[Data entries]
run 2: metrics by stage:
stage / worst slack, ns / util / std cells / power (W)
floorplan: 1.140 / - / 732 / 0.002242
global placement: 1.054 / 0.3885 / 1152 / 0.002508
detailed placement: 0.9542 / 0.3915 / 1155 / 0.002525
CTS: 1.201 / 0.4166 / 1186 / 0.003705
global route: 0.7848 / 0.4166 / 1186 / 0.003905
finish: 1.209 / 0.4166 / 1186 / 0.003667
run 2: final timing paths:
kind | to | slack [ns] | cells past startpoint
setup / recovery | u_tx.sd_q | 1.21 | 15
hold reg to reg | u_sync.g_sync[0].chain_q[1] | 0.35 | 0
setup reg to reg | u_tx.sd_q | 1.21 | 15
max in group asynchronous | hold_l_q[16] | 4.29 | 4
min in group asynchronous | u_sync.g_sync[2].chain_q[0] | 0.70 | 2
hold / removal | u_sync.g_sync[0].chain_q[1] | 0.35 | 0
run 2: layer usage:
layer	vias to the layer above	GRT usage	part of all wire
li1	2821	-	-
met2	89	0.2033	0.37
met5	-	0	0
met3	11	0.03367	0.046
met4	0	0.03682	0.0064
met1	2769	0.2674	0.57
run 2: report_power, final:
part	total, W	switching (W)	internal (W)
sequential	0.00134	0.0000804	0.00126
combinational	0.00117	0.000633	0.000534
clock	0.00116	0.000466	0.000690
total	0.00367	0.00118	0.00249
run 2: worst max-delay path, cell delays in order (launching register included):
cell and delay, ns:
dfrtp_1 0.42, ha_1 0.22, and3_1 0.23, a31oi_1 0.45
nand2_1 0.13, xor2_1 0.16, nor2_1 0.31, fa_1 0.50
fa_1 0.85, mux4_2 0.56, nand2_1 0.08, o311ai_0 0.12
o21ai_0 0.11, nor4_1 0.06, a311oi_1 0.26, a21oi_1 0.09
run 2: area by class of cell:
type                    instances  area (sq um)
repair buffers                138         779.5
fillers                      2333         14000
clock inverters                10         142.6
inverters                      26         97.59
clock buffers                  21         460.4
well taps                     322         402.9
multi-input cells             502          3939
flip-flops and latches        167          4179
## src/rtl/ham_pkg.sv

```systemverilog
package ham_pkg;

  typedef enum logic {
    MODE_DETECT  = 1'b0,
    MODE_CORRECT = 1'b1
  } mode_e;

  // Positions that are powers of two carry parity
  function automatic bit is_pow2(input int v);
    return (v > 0) && ((v & (v - 1)) == 0);
  endfunction

endpackage

```

## src/rtl/ham_enc.sv

```systemverilog
module ham_enc #(
  parameter int PAR_W = 3,
  localparam int CW_W = (1 << PAR_W) - 1,
  localparam int MSG_W = CW_W - PAR_W
) (
  input  logic [MSG_W-1:0] msg,
  output logic [CW_W-1:0]  code
);

  // Scatter message bits onto non-parity positions, highest position first
  function automatic logic [CW_W-1:0] scatter(input logic [MSG_W-1:0] d);
    logic [CW_W-1:0] w;
    int k;
    w = '0;
    k = MSG_W - 1;
    for (int pos = CW_W; pos >= 1; pos--) begin
      if (!ham_pkg::is_pow2(pos)) begin
        w[pos-1] = d[k];
        k--;
      end
    end
    return w;
  endfunction

  // Even parity over each position group, written to position 2^j
  function automatic logic [CW_W-1:0] add_parity(input logic [CW_W-1:0] w);
    logic [CW_W-1:0] r;
    logic p;
    r = w;
    for (int j = 0; j < PAR_W; j++) begin
      p = 1'b0;
      for (int pos = 1; pos <= CW_W; pos++) begin
        if (pos[j]) p = p ^ w[pos-1];
      end
      r[(1 << j) - 1] = p;
    end
    return r;
  endfunction

  always_comb code = add_parity(scatter(msg));

endmodule

```

## src/rtl/ham_dec.sv

```systemverilog
module ham_dec #(
  parameter int PAR_W = 3,
  localparam int CW_W = (1 << PAR_W) - 1,
  localparam int MSG_W = CW_W - PAR_W
) (
  input  logic [CW_W-1:0]  word,
  input  logic             correct_en,
  output logic [PAR_W-1:0] syndrome,
  output logic [CW_W-1:0]  flip_mask,
  output logic [MSG_W-1:0] data,
  output logic             error,
  output logic             corrected
);

  function automatic logic [PAR_W-1:0] check(input logic [CW_W-1:0] w);
    logic [PAR_W-1:0] s;
    s = '0;
    for (int j = 0; j < PAR_W; j++) begin
      for (int pos = 1; pos <= CW_W; pos++) begin
        if (pos[j]) s[j] = s[j] ^ w[pos-1];
      end
    end
    return s;
  endfunction

  // Gather data positions back into a message, MSB from highest position
  function automatic logic [MSG_W-1:0] gather(input logic [CW_W-1:0] w);
    logic [MSG_W-1:0] d;
    int k;
    d = '0;
    k = MSG_W - 1;
    for (int pos = CW_W; pos >= 1; pos--) begin
      if (!ham_pkg::is_pow2(pos)) begin
        d[k] = w[pos-1];
        k--;
      end
    end
    return d;
  endfunction

  logic syn_nz;

  always_comb begin
    syndrome  = check(word);
    syn_nz    = |syndrome;
    flip_mask = '0;
    if (correct_en && syn_nz) flip_mask[syndrome - PAR_W'(1)] = 1'b1;
    data      = gather(word ^ flip_mask);
    error     = syn_nz;
    corrected = correct_en && syn_nz;
  end

endmodule

```

## src/rtl/hamming_codec.sv

```systemverilog
module hamming_codec #(
  parameter int PAR_W = 3,
  localparam int CW_W = (1 << PAR_W) - 1,
  localparam int MSG_W = CW_W - PAR_W
) (
  input  logic             clk,
  input  logic             rst_n,
  input  logic             mode_correct,
  input  logic             enc_valid,
  input  logic [MSG_W-1:0] enc_data,
  output logic             enc_out_valid,
  output logic [CW_W-1:0]  enc_code,
  input  logic             dec_valid,
  input  logic [CW_W-1:0]  dec_word,
  output logic             dec_out_valid,
  output logic [MSG_W-1:0] dec_data,
  output logic [PAR_W-1:0] dec_syndrome,
  output logic             dec_error,
  output logic             dec_corrected
);

  ham_pkg::mode_e   mode;
  logic [CW_W-1:0]  enc_code_c;
  logic [PAR_W-1:0] syn_c;
  logic [CW_W-1:0]  flip_c;
  logic [MSG_W-1:0] data_c;
  logic             err_c;
  logic             cor_c;

  assign mode = ham_pkg::mode_e'(mode_correct);

  ham_enc #(.PAR_W(PAR_W)) u_enc (
    .msg  (enc_data),
    .code (enc_code_c)
  );

  ham_dec #(.PAR_W(PAR_W)) u_dec (
    .word       (dec_word),
    .correct_en (mode == ham_pkg::MODE_CORRECT),
    .syndrome   (syn_c),
    .flip_mask  (flip_c),
    .data       (data_c),
    .error      (err_c),
    .corrected  (cor_c)
  );

  always_ff @(posedge clk or negedge rst_n) begin
    if (!rst_n) begin
      enc_out_valid <= 1'b0;
      enc_code      <= '0;
    end else begin
      enc_out_valid <= enc_valid;
      if (enc_valid) enc_code <= enc_code_c;
    end
  end

  always_ff @(posedge clk or negedge rst_n) begin
    if (!rst_n) begin
      dec_out_valid <= 1'b0;
      dec_data      <= '0;
      dec_syndrome  <= '0;
      dec_error     <= 1'b0;
      dec_corrected <= 1'b0;
    end else begin
      dec_out_valid <= dec_valid;
      if (dec_valid) begin
        dec_data      <= data_c;
        dec_syndrome  <= syn_c;
        dec_error     <= err_c;
        dec_corrected <= cor_c;
      end
    end
  end


  enc_lat_chk: assert property (@(posedge clk) disable iff (!rst_n)
    enc_valid |=> enc_out_valid);


  dec_hold_chk: assert property (@(posedge clk) disable iff (!rst_n)
    !dec_valid |=> (!dec_out_valid && $stable(dec_data) && $stable(dec_syndrome)));


  flip_onehot_chk: assert property (@(posedge clk) disable iff (!rst_n)
    $onehot0(flip_c));


  detect_nofix_chk: assert property (@(posedge clk) disable iff (!rst_n)
    (dec_valid && !mode_correct) |=> !dec_corrected);


  zero_syn_chk: assert property (@(posedge clk) disable iff (!rst_n)
    (dec_out_valid && dec_syndrome == '0) |-> (!dec_error && !dec_corrected));

endmodule

```

## config.mk

```make
export PLATFORM = sky130hd
export DESIGN_NAME = hamming_codec
export DESIGN_NICKNAME = d
export VERILOG_FILES = /design/src/rtl/ham_pkg.sv /design/src/rtl/ham_enc.sv /design/src/rtl/ham_dec.sv /design/src/rtl/hamming_codec.sv
export SDC_FILE = /design/constraint.sdc
export NUM_CORES = 1
export LEC_CHECK = 0
export ABC_AREA = 1
export CAP_MARGIN = 20
export CORE_MARGIN = 2
export CORE_UTILIZATION = 30
export CTS_BUF_LIST = sky130_fd_sc_hd__clkbuf_4 sky130_fd_sc_hd__clkbuf_8 sky130_fd_sc_hd__clkbuf_16
export CTS_CLUSTER_DIAMETER = 40
export DETAILED_ROUTE_END_ITERATION = 6
export PLACE_DENSITY = 0.57
export SLEW_MARGIN = 20
export SYNTH_ARGS = -nofsm -noshare
export SYNTH_HDL_FRONTEND = slang
export SYNTH_SLANG_ARGS = --single-unit
```

## constraint.sdc

```tcl
create_clock -name clk -period 0.9 [get_ports clk]
set_clock_uncertainty 0.15 [all_clocks]
set_input_delay 0.18 -clock clk [delete_from_list [all_inputs] [get_ports clk]]
set_output_delay 0.18 -clock clk [all_outputs]
set_load 0.02 [all_outputs]
```

==> flow_summary.json, run 1 <==
{
  "status": "complete, but fails checks",
  "violations": "negative setup slack",
  "clock_latency_ps": 300,
  "fillers": 248,
  "ys_seq_elements": 18,
  "relSlewSlack_pct": 85.2,
  "crit-reg2reg-launch": "dec_data[3]",
  "overflow": 0,
  "r2r_slack_ps": -10,
  "slew_violations": 0,
  "synth_compound_area_share_pct": 6.58,
  "power_density_nw_per_um2": 1470,
  "cts-root-buf": "clkbuf_4",
  "cap_violations": 0,
  "rsz0062_at_grt": "true",
  "syn_area_um2": 951,
  "initial_core_util_pct": 31.4,
  "drcViolationCount": 0,
  "fin_util_pct": 67.8,
  "pwr-share-seq_pct": 32.8,
  "worst-path-max-fanout": 4,
  "num_vias": 1056,
  "firstDrtPassIters": 4,
  "yosysWarnings": 0,
  "drt_iter0_drc": 20,
  "swShare_pct": 33.1,
  "synthSimpleGateAreaFrac_pct": 30.9,
  "p_leak_nw": 1.01,
  "drt_wl_total_um": 2850,
  "die_area_um2": 3640,
  "yosys.area.top_type_share_pct": 47.4,
  "worstReg2RegEnd": "dec_data[3]",
  "grt_usage_pct": 15.3,
  "reg2reg_depth": 3,
  "syn_nets": 128,
  "finalCritPeriodShare_pct": 177,
  "cts.sinks": 18,
  "cts_tree": "built",
  "multiInputGateArea_um2": 643,
  "final_net_count": 212,
  "cts.reportedPaths.clkPinSlew_ps": 100,
  "syn_inst": 110,
  "synth_top_family_by_area": "simple AND/OR/NAND/NOR gates",
  "clkPwrFrac_pct": 17.1,
  "ant_nets": 0,
  "hold_start": "enc_data[3]",
  "fmax_mhz": 628,
  "ir_worst_vdd_uv": 880,
  "crit_buf_inv": 3,
  "setup_viol_count_final": 27,
  "worst_setup_path_end_kind": "register",
  "setup_ws_ps": -694,
  "critPathLaunchType": "input port",
  "num_rows": 20,
  "power_frac_comb_pct": 50.2,
  "avgViaCountPerCell": 4.46,
  "hold_end": "enc_code[6]",
  "path_cells": "buf_12, inv_12, nand2_8, nand2_4, nand2_4, nand2_4, nand2_4, nand2_4, ha_4, ha_4, inv_2, nand2_4, nor3_4, nand4_1, nand3_2, nand2_1",
  "hp-class": "input port to register",
  "synthTopCellsByArea": "dfrtp_1 47%, nand2_1 15%, inv_1 3.9%",
  "slowest_delay_ps": 190,
  "cp_data_required_time_ps": 950,
  "tightest_slew_ps": 221,
  "finalHoldViolCount": 0,
  "dp_hpwl_um": 1950,
  "cpMaxStageDelayCell": "nor3_4",
  "antenna_found_initial": 0,
  "synthAdderAreaFrac_pct": 2.63,
  "h-tree-depth": 1,
  "p_int_mw": 2.02,
  "ioPinCount": 34,
  "grt_pass1_wl_um": 4080,
  "fin_crit_ps": 1590,
  "die_w_um": 60.3,
  "yosysSeqAreaShare_pct": 47.4,
  "grt_pass1_vias": 973,
  "core_um2": 3030,
  "muxShareOfSynthArea_pct": 0,
  "drive_gt1_share_pct": 58.5,
  "seq_area_um2": 450,
  "path_delay_family": "simple AND/OR/NAND/NOR gates",
  "synthDistinctLibCells": 21,
  "cp_data_arrival_time_ps": 1650,
  "whs_path_depth": 3,
  "antenna_cells": 0,
  "crit_type": "input port to register",
  "clock_path_buffers": 2,
  "cts_buffers": 3,
  "path_common_cell": "nand2_4",
  "p_switching_mw": 0.998,
  "syn_area_per_cell_um2": 8.64,
  "synth_area_leader_cell": "dfrtp_1",
  "area_delta_synth_final_pct": 116,
  "gp_congestion": 0.776,
  "grt_max_degree": 19,
  "wire_per_inst_um": 12.0,
  "dp_slack_ps": -1580,
  "synth_xor_xnor_area_share_pct": 7.37,
  "die_y_um": 60.3,
  "portBuffers": 33
}
==> tightest hold or removal path, delay by kind of cell <==
kind                   cells  cell delay [ps]
AND/OR/NAND/NOR            2              160
buffers and inverters      1              140
==> cell usage after synthesis <==
library cell	number
nor3_4	1
nor2_1	1
o21ai_2	1
nand4_1	4
o211ai_1	3
clkbuf_1	1
o21ai_1	3
a31oi_1	1
inv_2	2
nand2_1	38
nand3_1	7
nand3_2	2
ha_1	2
inv_1	10
dfrtp_1	18
xnor2_1	4
xor2_1	4
nand2_2	2
nand2_4	3
o21ai_0	2
nor3_1	1
==> power groups by stage <==
stage	clock (mW)	sequential, mW	combinational [mW]
global route	0.578	0.998	1.62
finish	0.515	0.989	1.51
CTS	0.524	0.983	1.27
global placement	0	0.974	1.15
detailed placement	0	0.977	1.17
floorplan	0	1.10	0.427
==> per-layer routing <==
metal  GRT usage (%)  part of all wire (%)  up-vias
met5               0                     0        -
met4            7.62                   1.8        0
met3            3.03                   4.0        6
met2            26.4                    55       26
met1            17.9                    39      498
li1                -                     -      526
==> stage by stage <==
stage	TNS (ps)	cell area (µm²)	power (mW)	std cells	hold slack, ps
4_1_cts	-8240	1860	2.78	225	54.7
5_1_grt	-10100	2050	3.19	237	58.3
2_1_floorplan	-3820	1060	1.53	110	-266
3_5_place_dp	-20320	1710	2.15	217	313
6_report	-9080	2050	3.02	237	52.3
3_3_place_gp	-20030	1710	2.13	217	310
==> sequential cells by signal, summed over array words and instances (netlist names) <==
name,cells
dec_data,4
dec_error,1
dec_corrected,1
dec_out_valid,1
dec_syndrome,3
enc_code,7
enc_out_valid,1
==> placed cells by master, fill, tap and decap left out, types with 3 or more instances in the layout <==
cell type,n
xor2_1,3
dfrtp_1,18
buf_4,31
nand4_1,4
inv_1,3
o21ai_2,3
nand3_1,6
clkbuf_4,3
inv_2,7
o211ai_1,3
xnor2_4,3
nand2_1,30
buf_6,34
dlygate4sd2_1,5
o21ai_1,3
buf_12,4
nand2_4,7
nand2_2,4
==> timing repair <==
action                                  CTS  global route
pin swaps                                29            13
endpoints found under the setup margin   34            31
setup buffers                             6            13
hold buffers                              0             0
gates cloned                              0             0
resized for setup                       170            25
==> cell families after synthesis <==
family                   after synthesis
flip-flops                            18
XOR/XNOR                               8
AO/OA/AOI/OAI                         10
buffers and inverters                 13
adder cells (fa/ha/maj)                2
AND/OR/NAND/NOR                       59
==> how the worst max path moves through the flow <==
stage,depth (start not counted),startpoint,endpoint
after floorplan,14,dec_word[2],dec_data[0]
after global placement,17,dec_word[2],dec_data[2]
after detailed placement,18,dec_word[2],dec_data[2]
after CTS,11,dec_word[2],dec_data[0]
after global routing,17,dec_word[2],dec_data[1]
final,16,dec_word[2],dec_data[2]
[src/rtl/sbr_row_hold.sv]
module sbr_row_hold #(
  parameter int W = 10
) (
  input  logic         clk,
  input  logic         rst_n,
  input  logic         ras_act,
  input  logic [W-1:0] row_in,
  output logic [W-1:0] row_eff,
  output logic         ras_fall
);
  logic         ras_seen;
  logic [W-1:0] row_q;

  assign ras_fall = ras_act & ~ras_seen;
  assign row_eff  = ras_fall ? row_in : row_q;

  always_ff @(posedge clk) begin
    if (!rst_n) begin
      ras_seen <= 1'b0;
      row_q    <= '0;
    end else begin
      ras_seen <= ras_act;
      if (ras_fall) row_q <= row_in;
    end
  end
endmodule

[src/rtl/sbr_size_gate.sv]
module sbr_size_gate #(
  parameter int SEL_W = 2
) (
  input  logic [SEL_W-1:0] bank,
  input  logic [SEL_W-1:0] size_sel,
  input  logic             ras_act,
  input  logic             cas_act,
  output logic             in_range,
  output logic             ras_ok,
  output logic             cas_ok
);
  // A bank is populated when its index does not exceed the jumper code.
  function automatic logic bank_fits(input logic [SEL_W-1:0] b,
                                     input logic [SEL_W-1:0] s);
    return b <= s;
  endfunction

  assign in_range = bank_fits(bank, size_sel);
  assign ras_ok   = ras_act & in_range;
  assign cas_ok   = cas_act & in_range;
endmodule

[src/rtl/strobe_sram_bridge.sv]
module strobe_sram_bridge
  import sbr_pkg::*;
#(
  parameter int MUX_W  = 10,
  parameter int DATA_W = 16,
  parameter int SEL_W  = 2
) (
  input  logic                 clk,
  input  logic                 rst_n,
  input  logic                 ras_n,
  input  logic                 cas_n,
  input  logic                 rd_wr,
  input  logic                 uds_n,
  input  logic                 lds_n,
  input  logic [MUX_W-1:0]     mux_addr,
  input  logic [SEL_W-1:0]     size_sel,
  input  logic [DATA_W-1:0]    wdata,
  output logic [2*MUX_W-1:0]   sram_addr,
  output logic                 sram_ce_n,
  output logic                 sram_oe_n,
  output logic                 sram_we_n,
  output logic                 sram_ub_n,
  output logic                 sram_lb_n,
  output logic [DATA_W-1:0]    sram_dq_out,
  output logic                 sram_dq_oe
);
  localparam int ADDR_W = 2 * MUX_W;

  logic             ras_act, cas_act;
  logic [MUX_W-1:0] row_eff;
  logic             ras_fall;
  logic             in_range, ras_ok, cas_ok;
  sbr_ctrl_t        ctrl_nxt, ctrl_q;
  logic [ADDR_W-1:0] addr_nxt, addr_q;
  logic [DATA_W-1:0] data_q;

  assign ras_act = ~ras_n;
  assign cas_act = ~cas_n;

  sbr_row_hold #(.W(MUX_W)) u_row (
    .clk      (clk),
    .rst_n    (rst_n),
    .ras_act  (ras_act),
    .row_in   (mux_addr),
    .row_eff  (row_eff),
    .ras_fall (ras_fall)
  );

  sbr_size_gate #(.SEL_W(SEL_W)) u_gate (
    .bank     (row_eff[MUX_W-1 -: SEL_W]),
    .size_sel (size_sel),
    .ras_act  (ras_act),
    .cas_act  (cas_act),
    .in_range (in_range),
    .ras_ok   (ras_ok),
    .cas_ok   (cas_ok)
  );

  // Only the gated strobes reach the control decode.
  assign ctrl_nxt = make_ctrl(ras_ok, cas_ok, rd_wr, ~uds_n, ~lds_n);
  assign addr_nxt = {row_eff, mux_addr};

  always_ff @(posedge clk) begin
    if (!rst_n) begin
      ctrl_q <= SBR_IDLE;
      addr_q <= '0;
      data_q <= '0;
    end else begin
      ctrl_q <= ctrl_nxt;
      addr_q <= addr_nxt;
      if (ctrl_nxt.drive) data_q <= wdata;
    end
  end

  assign sram_addr   = addr_q;
  assign sram_ce_n   = ~ctrl_q.ce;
  assign sram_oe_n   = ~ctrl_q.oe;
  assign sram_we_n   = ~ctrl_q.we;
  assign sram_ub_n   = ~ctrl_q.ub;
  assign sram_lb_n   = ~ctrl_q.lb;
  assign sram_dq_oe  = ctrl_q.drive;
  assign sram_dq_out = data_q;
endmodule
## config.mk

```make
export PLATFORM = sky130hd
export DESIGN_NAME = bmcEncoder
export DESIGN_NICKNAME = d
export VERILOG_FILES = /design/src/rtl/bmcPkg.sv /design/src/rtl/bmcCtrl.sv /design/src/rtl/bmcDatapath.sv /design/src/rtl/bmcEncoder.sv
export SDC_FILE = /design/constraint.sdc
export NUM_CORES = 1
export LEC_CHECK = 0
export CAP_MARGIN = 10
export CORE_AREA = 2 2 39 41
export CTS_BUF_LIST = sky130_fd_sc_hd__clkbuf_4
export CTS_CLUSTER_DIAMETER = 150
export DETAILED_ROUTE_END_ITERATION = 10
export DIE_AREA = 0 0 41 43
export RECOVER_POWER = 50
export REMOVE_ABC_BUFFERS = 1
export SYNTH_ARGS = -nofsm -noshare
export SYNTH_HDL_FRONTEND = slang
export SYNTH_SLANG_ARGS = --single-unit
```

## constraint.sdc

```tcl
create_clock -name clk -period 1.02 [get_ports clk]
set_clock_uncertainty 0.1 [all_clocks]
set_input_delay 0.102 -clock clk [delete_from_list [all_inputs] [get_ports clk]]
set_output_delay 0.102 -clock clk [all_outputs]
set_load 0.01 [all_outputs]
```

## src/rtl/bmcPkg.sv

```systemverilog
package bmcPkg;
  // Strobes passed from control to datapath, valid for one system clock.
  typedef struct packed {
    logic bitStart;     // half-cell clock rose: new bit cell
    logic midCell;      // half-cell clock fell: middle of the cell
    logic sampledData;  // data bit sampled alongside the half-cell clock
  } bmcStrobeT;
endpackage

```

## src/rtl/bmcCtrl.sv

```systemverilog
module bmcCtrl
  import bmcPkg::*;
#(
  parameter int SYNC_STAGES = 1
) (
  input  logic      clk,
  input  logic      rst,
  input  logic      halfClkIn,
  input  logic      dataIn,
  output bmcStrobeT strobe
);
  localparam int LAST = SYNC_STAGES - 1;

  logic [SYNC_STAGES-1:0] clkSync;
  logic [SYNC_STAGES-1:0] dataSync;
  logic                   clkPrev;

  // Sampling chain; data travels beside the clock so they stay aligned.
  genvar i;
  generate
    for (i = 0; i < SYNC_STAGES; i++) begin : g_stage
      if (i == 0) begin : g_first
        always_ff @(posedge clk) begin
          if (rst) begin
            clkSync[i]  <= 1'b0;
            dataSync[i] <= 1'b0;
          end else begin
            clkSync[i]  <= halfClkIn;
            dataSync[i] <= dataIn;
          end
        end
      end else begin : g_next
        always_ff @(posedge clk) begin
          if (rst) begin
            clkSync[i]  <= 1'b0;
            dataSync[i] <= 1'b0;
          end else begin
            clkSync[i]  <= clkSync[i-1];
            dataSync[i] <= dataSync[i-1];
          end
        end
      end
    end
  endgenerate

  always_ff @(posedge clk) begin
    if (rst) clkPrev <= 1'b0;
    else     clkPrev <= clkSync[LAST];
  end

  always_comb begin
    strobe.bitStart    = clkSync[LAST] & ~clkPrev;
    strobe.midCell     = ~clkSync[LAST] & clkPrev;
    strobe.sampledData = dataSync[LAST];
  end
endmodule

```

## src/rtl/bmcDatapath.sv

```systemverilog
module bmcDatapath
  import bmcPkg::*;
(
  input  logic      clk,
  input  logic      rst,
  input  bmcStrobeT strobe,
  output logic      lineOut
);
  logic bitLatch;
  logic lineReg;

  always_ff @(posedge clk) begin
    if (rst) begin
      bitLatch <= 1'b0;
      lineReg  <= 1'b0;
    end else if (strobe.bitStart) begin
      bitLatch <= strobe.sampledData;
      lineReg  <= ~lineReg;
    end else if (strobe.midCell && bitLatch) begin
      lineReg  <= ~lineReg;
    end
  end

  assign lineOut = lineReg;

  // reset drives the line low.
  p_reset_low_r1: assert property (@(posedge clk) rst |=> !lineReg)
    else $error("R1 line not low after reset");

  // a cell start always inverts the line.
  p_start_toggle_r2: assert property (@(posedge clk) disable iff (rst)
    strobe.bitStart |=> lineReg != $past(lineReg))
    else $error("R2 missing boundary inversion");

  // a captured 1 inverts the line at mid-cell.
  p_mid_one_r3: assert property (@(posedge clk) disable iff (rst)
    (strobe.midCell && bitLatch) |=> lineReg != $past(lineReg))
    else $error("R3 missing mid-cell inversion");

  // a captured 0 holds the line at mid-cell.
  p_mid_zero_r4: assert property (@(posedge clk) disable iff (rst)
    (strobe.midCell && !bitLatch) |=> $stable(lineReg))
    else $error("R4 unexpected mid-cell inversion");

  // no half-cell edge, no line change.
  p_quiet_r6: assert property (@(posedge clk) disable iff (rst)
    (!strobe.bitStart && !strobe.midCell) |=> $stable(lineReg))
    else $error("R6 line moved without an edge");
endmodule

```

## src/rtl/bmcEncoder.sv

```systemverilog
module bmcEncoder
  import bmcPkg::*;
#(
  parameter int SYNC_STAGES = 1
) (
  input  logic clk,
  input  logic rst,
  input  logic halfClkIn,
  input  logic dataIn,
  output logic lineOut
);
  bmcStrobeT strobe;

  bmcCtrl #(.SYNC_STAGES(SYNC_STAGES)) u_ctrl (
    .clk       (clk),
    .rst       (rst),
    .halfClkIn (halfClkIn),
    .dataIn    (dataIn),
    .strobe    (strobe)
  );

  bmcDatapath u_data (
    .clk     (clk),
    .rst     (rst),
    .strobe  (strobe),
    .lineOut (lineOut)
  );
endmodule

```

==> results of run 1 <==
==> kinds of logic after synthesis <==
group / count (synthesis)
mux: 1
flops: 5
compound gates: 1
simple gates: 8
==> report_power, final <==
group	internal (µW)	switching [µW]	leakage (µW)
Combinational	28.0	14.9	0.0000520
Sequential	207	5.41	0.0000415
Clock	174	76.4	0.0000184
==> worst max-delay path, delay by kind of cell (launching register included) <==
family	cells	cell delay, ps
AO/OA/AOI/OAI	1	140
flip-flops	1	360
AND/OR/NAND/NOR	2	260
==> metal layers <==
metal | vias to the layer above | GRT usage [%] | wire, µm
li1 | 67 | - | -
met4 | 0 | 4.00 | 0
met1 | 55 | 3.87 | 126
met3 | 0 | 7.85 | 39
met5 | - | 0 | 0
met2 | 7 | 4.06 | 119
==> final cells by class <==
| cell class | instances | area (µm²) | area share, % |
|---|---|---|---|
| Sequential cell | 5 | 101 | 36.7 |
| Clock buffer | 4 | 30.0 | 10.9 |
| Tap cell | 16 | 20.0 | 7.24 |
| Timing Repair Buffer | 5 | 42.5 | 15.4 |
| Multi-Input combinational cell | 10 | 82.6 | 29.9 |
==> cell usage after synthesis, drive strengths merged <==
cell type	instances
nor3	2
o21a	1
dfxtp	5
and3b	1
mux2i	1
nor2	1
nor2b	4
==> per-stage QoR <==
stage	total power, µW	setup slack [ps]	area (µm²)
2_1_floorplan	231	98.1	173
3_3_place_gp	256	-8.94	240
3_5_place_dp	257	-20.8	240
4_1_cts	519	6.56	270
5_1_grt	538	-2.33	277
6_report	506	50.3	277
==> what timing repair did <==
item                       in CTS  in global routing
gates resized for setup         2                  4
hold buffers                    0                  0
setup endpoints to repair       1                  3
==> registers in the layout, summed over array words and instances (netlist names) <==
| name | flops |
|---|---|
| u_ctrl.clkPrev | 1 |
| u_ctrl.dataSync | 1 |
| u_data.lineOut | 1 |
| u_ctrl.clkSync | 1 |
| u_data.bitLatch | 1 |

• Work request: Where a line above contains the string "bmcStrobeT", copy that line.

• Exercise response:
  } bmcStrobeT;
  output bmcStrobeT strobe
  input  bmcStrobeT strobe,
  bmcStrobeT strobe;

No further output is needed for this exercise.